╭──

File: config.mk
export PLATFORM = sky130hd
export DESIGN_NAME = irq_grp_dist_regs
export DESIGN_NICKNAME = d
export VERILOG_FILES = /design/src/rtl/irq_grp_pkg.sv /design/src/rtl/irq_grp_decode.sv /design/src/rtl/irq_grp_ctrl.sv /design/src/rtl/irq_grp_bank.sv /design/src/rtl/irq_grp_dist_regs.sv
export SDC_FILE = /design/constraint.sdc
export NUM_CORES = 1
export LEC_CHECK = 0
export BUFFER_PORTS_ARGS = -buffer_cell sky130_fd_sc_hd__buf_2
export CELL_PAD_IN_SITES_DETAIL_PLACEMENT = 0
export CELL_PAD_IN_SITES_GLOBAL_PLACEMENT = 1
export CORE_MARGIN = 5
export CORE_UTILIZATION = 44
export DETAILED_ROUTE_END_ITERATION = 10
export PLACE_DENSITY_LB_ADDON = 0.1
export SLEW_MARGIN = 40
export SYNTH_ARGS = -nofsm -noshare
export SYNTH_HDL_FRONTEND = slang
export SYNTH_SLANG_ARGS = --single-unit
export TNS_END_PERCENT = 20
File: constraint.sdc
create_clock -name clk -period 3.4 [get_ports clk]
set_input_delay 0.17 -clock clk [delete_from_list [all_inputs] [get_ports clk]]
set_output_delay 0.17 -clock clk [all_outputs]
set_load 0.02 [all_outputs]
File: src/rtl/irq_grp_pkg.sv
package irq_grp_pkg;

  // Byte offsets decoded by the register block
  localparam int unsigned OFS_CTRL = 0;
  localparam int unsigned OFS_TYPE = 4;
  localparam int unsigned GRP_IDX_W = 7;   // group region spans 128 bytes from 0x80

  typedef struct packed {
    logic g0;
    logic g1;
    logic fiq;
  } dist_en_t;

  // Type byte: (lines/32 - 1) in [4:0], (cores - 1) in [7:5]
  function automatic logic [7:0] type_word(input int unsigned lines, input int unsigned cores);
    logic [7:0] v;
    v[4:0] = 5'((lines / 32) - 1);
    v[7:5] = 3'(cores - 1);
    return v;
  endfunction

endpackage

File: src/rtl/irq_grp_decode.sv
module irq_grp_decode #(
  parameter int unsigned ADDR_W = 12
) (
  input  logic [ADDR_W-1:0]                  addr,
  output logic                               hit_ctrl,
  output logic                               hit_type,
  output logic                               hit_grp,
  output logic [irq_grp_pkg::GRP_IDX_W-1:0]  grp_idx
);
  import irq_grp_pkg::*;

  localparam int unsigned UPPER_W = ADDR_W - GRP_IDX_W;

  always_comb begin
    hit_ctrl = (addr == ADDR_W'(OFS_CTRL));
    hit_type = (addr == ADDR_W'(OFS_TYPE));
    hit_grp  = (addr[ADDR_W-1:GRP_IDX_W] == UPPER_W'(1));
    grp_idx  = addr[GRP_IDX_W-1:0];
  end

endmodule

File: src/rtl/irq_grp_ctrl.sv
module irq_grp_ctrl #(
  parameter int unsigned REVISION = 2
) (
  input  logic                  clk,
  input  logic                  rst,
  input  logic                  wr,
  input  logic [7:0]            wdata,
  output irq_grp_pkg::dist_en_t en,
  output logic [7:0]            rd
);
  import irq_grp_pkg::*;

  generate
    if (REVISION >= 2) begin : g_split
      dist_en_t en_q;
      always_ff @(posedge clk) begin
        if (rst) begin
          en_q <= '0;
        end else if (wr) begin
          en_q.g0  <= wdata[0];
          en_q.g1  <= wdata[1];
          en_q.fiq <= wdata[3];
        end
      end
      assign en = en_q;
    end else begin : g_single
      logic g0_q;
      always_ff @(posedge clk) begin
        if (rst)     g0_q <= 1'b0;
        else if (wr) g0_q <= wdata[0];
      end
      assign en = '{g0: g0_q, g1: 1'b0, fiq: 1'b0};
    end
  endgenerate

  assign rd = {4'b0000, en.fiq, 1'b0, en.g1, en.g0};

  AST_CTRL_HOLD: assert property (@(posedge clk) disable iff (rst)
    !wr |=> $stable(en));
  AST_CTRL_G0_WRITE: assert property (@(posedge clk) disable iff (rst)
    wr |=> (en.g0 == $past(wdata[0])));
  AST_LEGACY_ONLY_G0: assert property (@(posedge clk) disable iff (rst)
    (REVISION < 2) |-> (!en.g1 && !en.fiq));

endmodule

File: src/rtl/irq_grp_bank.sv
module irq_grp_bank #(
  parameter int unsigned REVISION  = 2,
  parameter int unsigned NUM_LINES = 64
) (
  input  logic                                clk,
  input  logic                                rst,
  input  logic                                wr,
  input  logic                                hit,
  input  logic [irq_grp_pkg::GRP_IDX_W-1:0]   idx,
  input  logic [7:0]                          wdata,
  output logic [7:0]                          rd,
  output logic                                err,
  output logic [NUM_LINES-1:0]                line_group
);
  import irq_grp_pkg::*;

  localparam int unsigned NUM_BYTES = NUM_LINES / 8;
  localparam logic [GRP_IDX_W:0] BYTES_LIM = (GRP_IDX_W + 1)'(NUM_BYTES);

  logic       in_range;
  logic [7:0] grp_q [NUM_BYTES];

  assign in_range = hit && ({1'b0, idx} < BYTES_LIM);
  assign err      = hit && !in_range;

  generate
    for (genvar b = 0; b < NUM_BYTES; b++) begin : g_byte
      if (REVISION >= 2) begin : g_store
        always_ff @(posedge clk) begin
          if (rst)
            grp_q[b] <= 8'h00;
          else if (wr && in_range && (idx == GRP_IDX_W'(b)))
            grp_q[b] <= wdata;
        end

        AST_GRP_WRITE: assert property (@(posedge clk) disable iff (rst)
          (wr && in_range && idx == GRP_IDX_W'(b)) |=> (line_group[b*8 +: 8] == $past(wdata)));
        AST_GRP_HOLD: assert property (@(posedge clk) disable iff (rst)
          !(wr && in_range && idx == GRP_IDX_W'(b)) |=> $stable(line_group[b*8 +: 8]));
      end else begin : g_razwi
        assign grp_q[b] = 8'h00;

        AST_GRP_LEGACY_ZERO: assert property (@(posedge clk) disable iff (rst)
          1'b1 |-> (line_group[b*8 +: 8] == 8'h00));
      end
      assign line_group[b*8 +: 8] = grp_q[b];
    end
  endgenerate

  always_comb begin
    rd = 8'h00;
    for (int b = 0; b < NUM_BYTES; b++)
      if (in_range && idx == GRP_IDX_W'(b)) rd = grp_q[b];
  end

endmodule

File: src/rtl/irq_grp_dist_regs.sv
module irq_grp_dist_regs #(
  parameter int unsigned REVISION  = 2,
  parameter int unsigned NUM_LINES = 64,
  parameter int unsigned NUM_CORES = 2,
  parameter int unsigned ADDR_W    = 12
) (
  input  logic                 clk,
  input  logic                 rst,
  input  logic [ADDR_W-1:0]    bus_addr,
  input  logic                 bus_wr,
  input  logic [7:0]           bus_wdata,
  output logic [7:0]           bus_rdata,
  output logic                 bus_err,
  output logic                 grp0_en,
  output logic                 grp1_en,
  output logic                 fiq_en,
  output logic [NUM_LINES-1:0] line_group
);
  import irq_grp_pkg::*;

  localparam logic [7:0] TYPE_VAL = type_word(NUM_LINES, NUM_CORES);

  logic                 hit_ctrl, hit_type, hit_grp;
  logic [GRP_IDX_W-1:0] grp_idx;
  logic [7:0]           ctrl_rd, grp_rd;
  dist_en_t             en;

  irq_grp_decode #(.ADDR_W(ADDR_W)) u_decode (
    .addr     (bus_addr),
    .hit_ctrl (hit_ctrl),
    .hit_type (hit_type),
    .hit_grp  (hit_grp),
    .grp_idx  (grp_idx)
  );

  irq_grp_ctrl #(.REVISION(REVISION)) u_ctrl (
    .clk   (clk),
    .rst   (rst),
    .wr    (bus_wr && hit_ctrl),
    .wdata (bus_wdata),
    .en    (en),
    .rd    (ctrl_rd)
  );

  irq_grp_bank #(.REVISION(REVISION), .NUM_LINES(NUM_LINES)) u_bank (
    .clk        (clk),
    .rst        (rst),
    .wr         (bus_wr),
    .hit        (hit_grp),
    .idx        (grp_idx),
    .wdata      (bus_wdata),
    .rd         (grp_rd),
    .err        (bus_err),
    .line_group (line_group)
  );

  assign grp0_en = en.g0;
  assign grp1_en = en.g1;
  assign fiq_en  = en.fiq;

  always_comb begin
    unique case (1'b1)
      hit_ctrl: bus_rdata = ctrl_rd;
      hit_type: bus_rdata = TYPE_VAL;
      hit_grp:  bus_rdata = grp_rd;
      default:  bus_rdata = 8'h00;
    endcase
  end

  AST_ERR_READS_ZERO: assert property (@(posedge clk) disable iff (rst)
    bus_err |-> (bus_rdata == 8'h00));
  AST_ERR_ONLY_GROUP: assert property (@(posedge clk) disable iff (rst)
    bus_err |-> bus_addr[ADDR_W-1:GRP_IDX_W] == (ADDR_W - GRP_IDX_W)'(1));
  AST_TYPE_CONST: assert property (@(posedge clk) disable iff (rst)
    (bus_addr == ADDR_W'(OFS_TYPE)) |-> (bus_rdata == TYPE_VAL));

endmodule

; ---- Word level (Yosys, flattened, before mapping)
; Memories as Yosys holds them, arrays and structs flattened.
; Cells that the tools add are included.
[word_totals]
mem_bits_ro = 0
mem_bits_rw = 64
register_bits = 3
word_cells = 88
n_memories = 1
latch_bits = 0
inputBits = 23
output_inout_bits = 76
[mem_list]
columns = name, depth, width, rd, rd_ports_with_merged_regs, write_ports, line_no
row1 = u_bank.grp_q, 8, 8, 8, 0, 8, irq_grp_bank.sv:21  ; logic [7:0] grp_q [NUM_BYTES];
[classes]
shifts = 0
addsub = 0
div = 0
reduce_logical = 23
eq_ne = 9
multipliers = 0
mux = 43
order_cmp = 1
bitwise_logic = 8
[ops]
columns = cell, n
row1 = 2-to-1 mux 8 bit, 16
row2 = equality test 7 x 3 -> 1 bit (second input constant), 4
row3 = 2-to-1 mux 1 bit, 26
row4 = case mux 8 bit (3 select lines), 1
row5 = logical AND 1 bit, 20
row6 = equality test 7 x 2 -> 1 bit (second input constant), 2
row7 = equality test 12 x 3 -> 1 bit (second input constant), 1
row8 = zero test 12 bit, 1
row9 = bitwise OR 1 bit, 8
row10 = equality test 7 x 1 -> 1 bit (second input constant), 1
row11 = zero test 7 bit, 1
row12 = < comparator 7 x 4 -> 1 bit (second input constant), 1
row13 = equality test 5 x 1 -> 1 bit (second input constant), 1
row14 = zero test 1 bit, 1

; ---- Logic depth before layout (Yosys ltp)
; Gate-level depths: netlist of run 1.
[depth]
depth_word = 12
mapped_depth = 7
depth_no_buf = 4

; ---- Modules after synthesis
; A second synthesis of run 1 with hierarchy kept.
[unflattened]
hier_cells = 278
area_unflattened_um2 = 3584.7
[modules_own_cells]
columns = mod, area_each_um2, seq_area_each_um2, n_inst, cells_each
row1 = irq_grp_bank, 3210.6, 1921.8, 1, 234
row2 = irq_grp_ctrl, 165.2, 60.1, 1, 18
row3 = irq_grp_decode, 106.4, 0.0, 1, 15
row4 = irq_grp_dist_regs, 102.6, 0.0, 1, 11

; ---- Worst setup path before layout of run 1
; Ideal clock, no wire load.
[synth_path]
path_kind = input to register
startpoint = input bus_addr[5]
endpoint = memory u_bank.grp_q[4][0], in the netlist u_bank.grp_q[1][0] (enable)
setup_ps = 375
n_path_buf = 0
required_time_ps = 3025
cell_stages = 4
path_slack_ps = 1480
arrival_ps = 1546
cell_sequence = nor4_4 -> and3_2 -> nand3_2 -> o21bai_1
[synth_lines]
columns = item, line_no
row1 = "start, declared", irq_grp_dist_regs.sv:9  ; input logic [ADDR_W-1:0] bus_addr,
row2 = "end, declared", irq_grp_bank.sv:21

; ---- Final worst setup path of run 1
[layout_path]
startpoint = input bus_addr[1]
endpoint = output bus_rdata[1]
[layout_between]
elab_chain_cells = 12
word_cells_on_any_way = 29
cone_classes = 1 x order compare / 8 x eq/ne / 9 x mux / 11 x reduce/logical
[layout_lines]
columns = item, line_no
row1 = < comparator 7 x 4 -> 1 bit, irq_grp_bank.sv:23  ; assign in_range = hit && ({1'b0, idx} < BYTES_LIM);
row2 = logical AND 1 bit, irq_grp_bank.sv:23
row3 = logical AND 1 bit, irq_grp_bank.sv:53  ; if (in_range && idx == GRP_IDX_W'(b)) rd = grp_q[b];
row4 = 2-to-1 mux 8 bit (8 in series), irq_grp_bank.sv:53
row5 = case mux 8 bit (3 select lines) (*), irq_grp_dist_regs.sv:62  ; unique case (1'b1)
row6 = "end, declared", irq_grp_dist_regs.sv:12  ; output logic [7:0] bus_rdata,
; Mark *: on every way between the ends. The rest lies on a longest branch, timed or not.

==> flow_summary_export.csv, run 1 <==
group,metric,value,unit
status,status,"completed",
final_layout,area_growth,22.0,%
route,wl_met3,605,um
pwr,combPwrFrac,12.5,%
final_layout,drive_gt1_share,40.7,%
setup_path,crit_path_end_kind,"output pin",
setup_path,arrival,1.94,ns
final_layout,final_nets,374,
pwr,seqPwrFrac,53.5,%
yosys,synth_area,3360,um2
setup_path,slowest_stage,"mux4_2",
yosys,synth_cells,253,
pwr,p_clk_share,34.0,%
yosys,syn_area_per_cell,13.3,um2
route,wirelength_met1,3.80,mm
sta,whs,0.143,ns
yosys,synth_edf_count,64,
floorplan,fp-row-count,31,
placement,dpl.cell_count,439,
sta,hold_violations,0,
sta,slew_viol_final,0,
sta,setup_slack,1.29,ns
global_routing,grt_use_total,20.0,%
route,first_iter_violations,113,
floorplan,dieHeight,97.4,um
clock_tree,post_cts_resize_count,0,
setup_path,critPathRequiredTime,3.23,ns
pwr,powerDensity,440,nW/um2
final_layout,diodes,0,
floorplan,start_util,45.9,%
pwr,power.net_switching,0.465,mW
pwr,netSwitchingFraction,25.8,%
route,topRoutingLayerUsed,"met4",
final_layout,final_cells,453,
placement,pre_cts_slack,0.912,ns
yosys,synth_nets,276,
route,dr.pass1.iters,4,
final_layout,fin_util,56.0,%
global_routing,antenna_found_initial,0,
placement,hpwl,6.92,mm
route,ant_nets,0,
sta,fin_crit_sh,62.1,%
floorplan,die_width,97.4,um
clock_tree,numCtsBuffers,9,
clock_tree,cts_sinks,67,
pwr,p_leak,1.62,nW
placement,place_congestion,0.841,
placement,place_area,3920,um2
floorplan,coreArea,7330,um2
global_routing,grt_pass1_vias,2502,
setup_path,path_cells,"buf_2 > mux4_2 > o2111a_1 > o21ai_0 > a22oi_2 > buf_2",
yosys,synthArstFlopShare,0,%
global_routing,grt_overflow,0,
route,via_per_inst,5.38,
final_layout,finalInstanceArea,4100,um2
setup_path,start_kind,"input pin",
yosys,synthFlopType,"edfxtp_1",
hold_path,hold_path.class,"input pin to register",
sta,fin_crit,2.11,ns
clock_tree,path_clk_slew,0.07,ns
yosys,synth_cell_types,42,
clock_tree,cts_setup_buffers,0,
route,wl,9.35,mm
global_routing,grt_pass1_wl,14.3,mm
route,wl_met2,4.78,mm
sta,tightestPinTransition,0.772,ns
pwr,cell_internal_pwr,1.34,mW
pwr,post-layout-total-power,1.81,mW
route,vias,2436,
setup_path,critPathMostFrequentCell,"buf_2",
global_routing,grt_start_max_net_pins,27,
sta,fin_tns_setup,0,ns
route,drc,0,
setup_path,criticalPathCategory,"input pin to output pin",
sta,fin_worst_skew,0,ns
clock_tree,holdBufCountCts,0,
yosys,ys_ff_latch,67,
setup_path,critPathMaxStageDelay,0.61,ns
placement,portBuffers,98,
yosys,ys_seq_area_share,59.0,%
sta,setup_viol,0,
sta,rsz0062_at_grt,"false",
clock_tree,insertion_delay,0.34,ns
clock_tree,clockBufferDepth,2,
final_layout,n_fill_cell,635,
yosys,yosys_warnings,0,
sta,fmax,474,MHz
setup_path,worstPathMaxFanout,26,
clock_tree,cts-root-buf,"clkbuf_8",
clock_tree,cts_tree,"yes",
floorplan,ios,99,
sta,slew_headroom,48.4,%
route,wl_per_cell,20.6,um
pwr,max-vdd-ir-drop,0.000348,V
clock_tree,htreeDepth,3,
floorplan,dieArea,9490,um2
flow_run,max_cap_violations,0,
[critical path: cells and delay by family]
kind,cells,cell delay (ns)
multiplexers,1,0.61
AO/OA/AOI/OAI,3,0.48
buffers and inverters,2,0.67
[final timing paths]
| check | slack, ns | cells after the start | from | end |
|---|---|---|---|---|
| max | 1.29 | 6 | bus_addr[1] | bus_rdata[1] |
| min | 0.14 | 2 | rst | u_ctrl.en[1] |
| max reg2reg | 2.78 | 2 | u_ctrl.en[1] | u_ctrl.en[1] |
| min reg2reg | 0.49 | 2 | u_ctrl.en[0] | u_ctrl.en[0] |
[area by class of cell]
type                            instances  area, um2  area share, %
Clock buffer                            9        124           3.02
Clock inverter                          5       46.3           1.13
Sequential cell                        67       1980           48.3
Tap cell                               99        124           3.02
Timing Repair Buffer                   98        490           12.0
Multi-Input combinational cell        170       1320           32.1
Inverter                                5       18.8          0.457
[power by group through the flow]
stage / clock, mW / sequential (mW) / combinational [mW]
2_1_floorplan: 0 / 1.03 / 0.0856
3_3_place_gp: 0 / 0.985 / 0.226
3_5_place_dp: 0 / 0.984 / 0.227
4_1_cts: 0.621 / 0.967 / 0.228
5_1_grt: 0.657 / 0.970 / 0.242
6_report: 0.614 / 0.966 / 0.226
[cells by family (layout without fill, tap and decap cells)]
| family | after synthesis | after routing | synth area share, % |
|---|---|---|---|
| AO/OA/AOI/OAI | 34 | 34 | 7.00 |
| buffers and inverters | 16 | 117 | 2.31 |
| flip-flops | 67 | 67 | 59.0 |
| multiplexers | 19 | 19 | 9.79 |
| AND/OR/NAND/NOR | 117 | 117 | 22.0 |
[state kept, by name, summed over array words and instances, names as in the netlist]
register and flops:
u_bank.grp_q 64, u_ctrl.en 3
[metal layers]
metal,vias up,GRT usage [%]
met4,0,7.67
li1,1123,-
met5,-,0
met2,97,34.3
met3,16,4.74
met1,1200,24.3
[cells in the mapped netlist (5+ instances only)]
library cell   n  area share, %
mux4_2        11            7.4
and2_1        64             12
nand2_1       16            1.8
o21ai_0        6           0.89
a21oi_1        9            1.3
buf_2          5           0.74
edfxtp_1      64             57
nor2_1         6           0.67
nand3_1        5           0.74
mux2i_1        7            2.1
o21bai_1       8            1.8
nor2_2         8            1.5
[cells in the final DEF (no fill, tap or decap), drive strengths merged, types with 7 or more instances in the layout]
master	Yosys	final
buf	7	98
and2	64	64
edfxtp	64	64
nand2	17	17
nor2	14	14
mux4	11	11
a21oi	9	9
clkbuf	4	9
o21bai	8	8
mux2i	7	7
No activity file was read; power rests on OpenSTA's default activity.
==> inputs of run 2 (changes only) <==
Settings changed: ABC_AREA set to 1, CORE_UTILIZATION 44 to 38.
Clock period 3.4 ns to 2.1 ns, I/O delays scaled along.
==> flow_summary_export.csv, run 2 <==
group,metric,value,unit
placement,dpl.cell_count,602,
clock_tree,clockBufferDepth,2,
yosys,syn_area_per_cell,8.84,um2
final_layout,layout_common_cells,"buf_2 (97), nand2_1 (90), nor2_1 (83), edfxtp_1 (64), inv_1 (36)",
clock_tree,cts_tree,"yes",
floorplan,dieArea,11000,um2
global_routing,grt_pass1_vias,3019,
sta,hold_violations,0,
setup_path,start_kind,"input pin",
placement,portBuffers,98,
yosys,synthArstFlopShare,0,%
pwr,seqPwrFrac,49.5,%
final_layout,diodes,0,
floorplan,die_width,105,um
sta,slew_headroom,68.2,%
sta,slew_viol_final,0,
yosys,synth_cells,385,
global_routing,grt_start_max_net_pins,18,
status,status,"completed",
pwr,p_leak,2.02,nW
yosys,synth_area,3400,um2
clock_tree,numCtsBuffers,9,
yosys,yosysTopAreaCell,"edfxtp_1",
sta,whs,0.0322,ns
clock_tree,cts_sinks,67,
flow_run,max_cap_violations,0,
yosys,synth_edf_count,64,
floorplan,ios,99,
sta,setup_slack,0.167,ns
setup_path,criticalPathCategory,"input pin to output pin",
yosys,synthFlopType,"edfxtp_1",
sta,fin_worst_skew,0,ns
sta,fin_tns_setup,0,ns
placement,hpwl,7.70,mm
floorplan,coreArea,8720,um2
route,via_per_inst,4.93,
sta,fin_crit,1.93,ns
setup_path,arrival,1.83,ns
floorplan,start_util,39.0,%
clock_tree,insertion_delay,0.34,ns
setup_path,path_cells,"buf_2 > nor2_2 > nand3_2 > nor2_4 > nand2_2 > or2_1 > nand2_1 > nand2_1 > nand2_1 > nand2_1 > nand2_1 > nand2_1 > nand2_1 > a21oi_2 > buf_4",
yosys,synth.area.top_cells,"edfxtp_1 (56%), nand2_1 (10%), nor2_1 (9.2%), inv_1 (4.0%), nand3_1 (2.9%)",
global_routing,grt_use_total,18.9,%
route,wl_per_cell,16.7,um
route,vias,3049,
pwr,p_clk_share,41.3,%
sta,tightestPinTransition,0.476,ns
route,dr.pass1.iters,5,
pwr,combPwrFrac,9.2,%
pwr,cell_internal_pwr,2.39,mW
yosys,synth_cell_types,27,
route,wl,10.3,mm
pwr,netSwitchingFraction,24.2,%
floorplan,fp-row-count,34,
yosys,yosys.cell_count.top_type,"nand2_1",
sta,fmax,517,MHz
pwr,post-layout-total-power,3.16,mW
global_routing,grt_pass1_wl,16.2,mm
clock_tree,path_clk_slew,0.08,ns
final_layout,final_common_cell,"buf_2",
pwr,power.net_switching,0.765,mW
setup_path,crit_path_end_kind,"output pin",
yosys,ys_seq_area_share,58.2,%
sta,setup_viol,0,
yosys,ys_ff_latch,67,
route,ant_nets,0,
route,drc,0,
setup_path,critPathMostFrequentCell,"nand2_1",
global_routing,grt_overflow,0,
final_layout,area_growth,29.0,%
setup_path,worstPathMaxFanout,17,
final_layout,final_nets,529,
setup_path,rrSetupSlack,1.50,ns
final_layout,largest_register_ffs,64,
pwr,powerDensity,719,nW/um2
yosys,synth_nets,408,
setup_path,cp_num_buf_inv,2,
yosys,synthTopCellsByCount,"nand2_1 (91), nor2_1 (83), edfxtp_1 (64), inv_1 (36), nand3_1 (20)",
clock_tree,htreeDepth,3,
final_layout,n_fill_cell,858,
yosys,synth_top_area_share,56.4,%
setup_path,critPathMaxStageDelay,0.26,ns
hold_path,hold_path.class,"input pin to register",
sta,fin_crit_sh,92.1,%
pwr,max-vdd-ir-drop,0.000375,V
route,first_iter_violations,285,
setup_path,critPathRequiredTime,2.00,ns
final_layout,final_cells,619,
placement,pre_cts_slack,0.109,ns
placement,place_congestion,0.857,
setup_path,cp_top_family,"simple AND/OR/NAND/NOR gates",
global_routing,antenna_found_initial,0,
final_layout,top_register,"u_bank.grp_q",
setup_path,slowest_stage,"or2_1",
floorplan,dieHeight,105,um
final_layout,drive_gt1_share,30.1,%
clock_tree,cts-root-buf,"clkbuf_8",
yosys,yosys_warnings,0,
## run 2: cell count changes in the layout (fill, tap and decap cells not counted), sizes merged, moves of 8 or more
cell / previous run / this run
mux4: 11 / 0
or2: 2 / 13
o21ai: 6 / 24
inv: 4 / 39
nand3: 6 / 21
and2: 64 / 0
nor2: 14 / 91
buf: 98 / 117
nand2: 17 / 95
o21bai: 8 / 0
## run 2: worst paths after layout
path                                    from           end  depth (start not counted)
worst max register to register  u_ctrl.en[0]  u_ctrl.en[0]                          2
worst min-delay path            bus_wdata[0]  u_ctrl.en[2]                          3
worst max-delay path             bus_addr[5]  bus_rdata[2]                         15
worst min register to register  u_ctrl.en[1]  u_ctrl.en[1]                          2
## run 2: final cells by class
type	instances	area, um2	share of cell area (%)
clock inverters	7	116	2.65
repair buffers	118	649	14.8
well taps	108	135	3.08
flip-flops and latches	67	1980	45.1
clock buffers	9	124	2.82
multi-input cells	270	1230	28.1
inverters	40	150	3.42
## run 2: per-stage QoR
step / util [%] / cell area (um2)
global placement: 47.3 / 4120
CTS: 50.2 / 4370
detailed placement: 47.3 / 4120
floorplan: - / 3400
finish: 50.4 / 4390
global route: 50.4 / 4390
## run 2: kinds of logic (layout without fill, tap and decap cells)
family | count (synthesis) | in the layout | synth area share, %
AOI/OAI and AO/OA | 41 | 41 | 6.21
and+or+nand+nor | 229 | 229 | 29.7
DFF | 67 | 67 | 58.2
buffers and inverters | 48 | 174 | 5.84
## run 2: timing repair
| item | in CTS | in global routing |
|---|---|---|
| hold endpoints to repair | 3 | 0 |
| resized for setup | 0 | 5 |
| hold buffers | 1 | 0 |
| buffers inserted | 0 | 0 |
| endpoints found under the setup margin | 0 | 8 |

╰──

[TASK STATEMENT] For each line above that includes the word "netSwitchingFraction", make a copy of that line.

[WRITTEN ANSWER]
pwr,netSwitchingFraction,25.8,%
pwr,netSwitchingFraction,24.2,%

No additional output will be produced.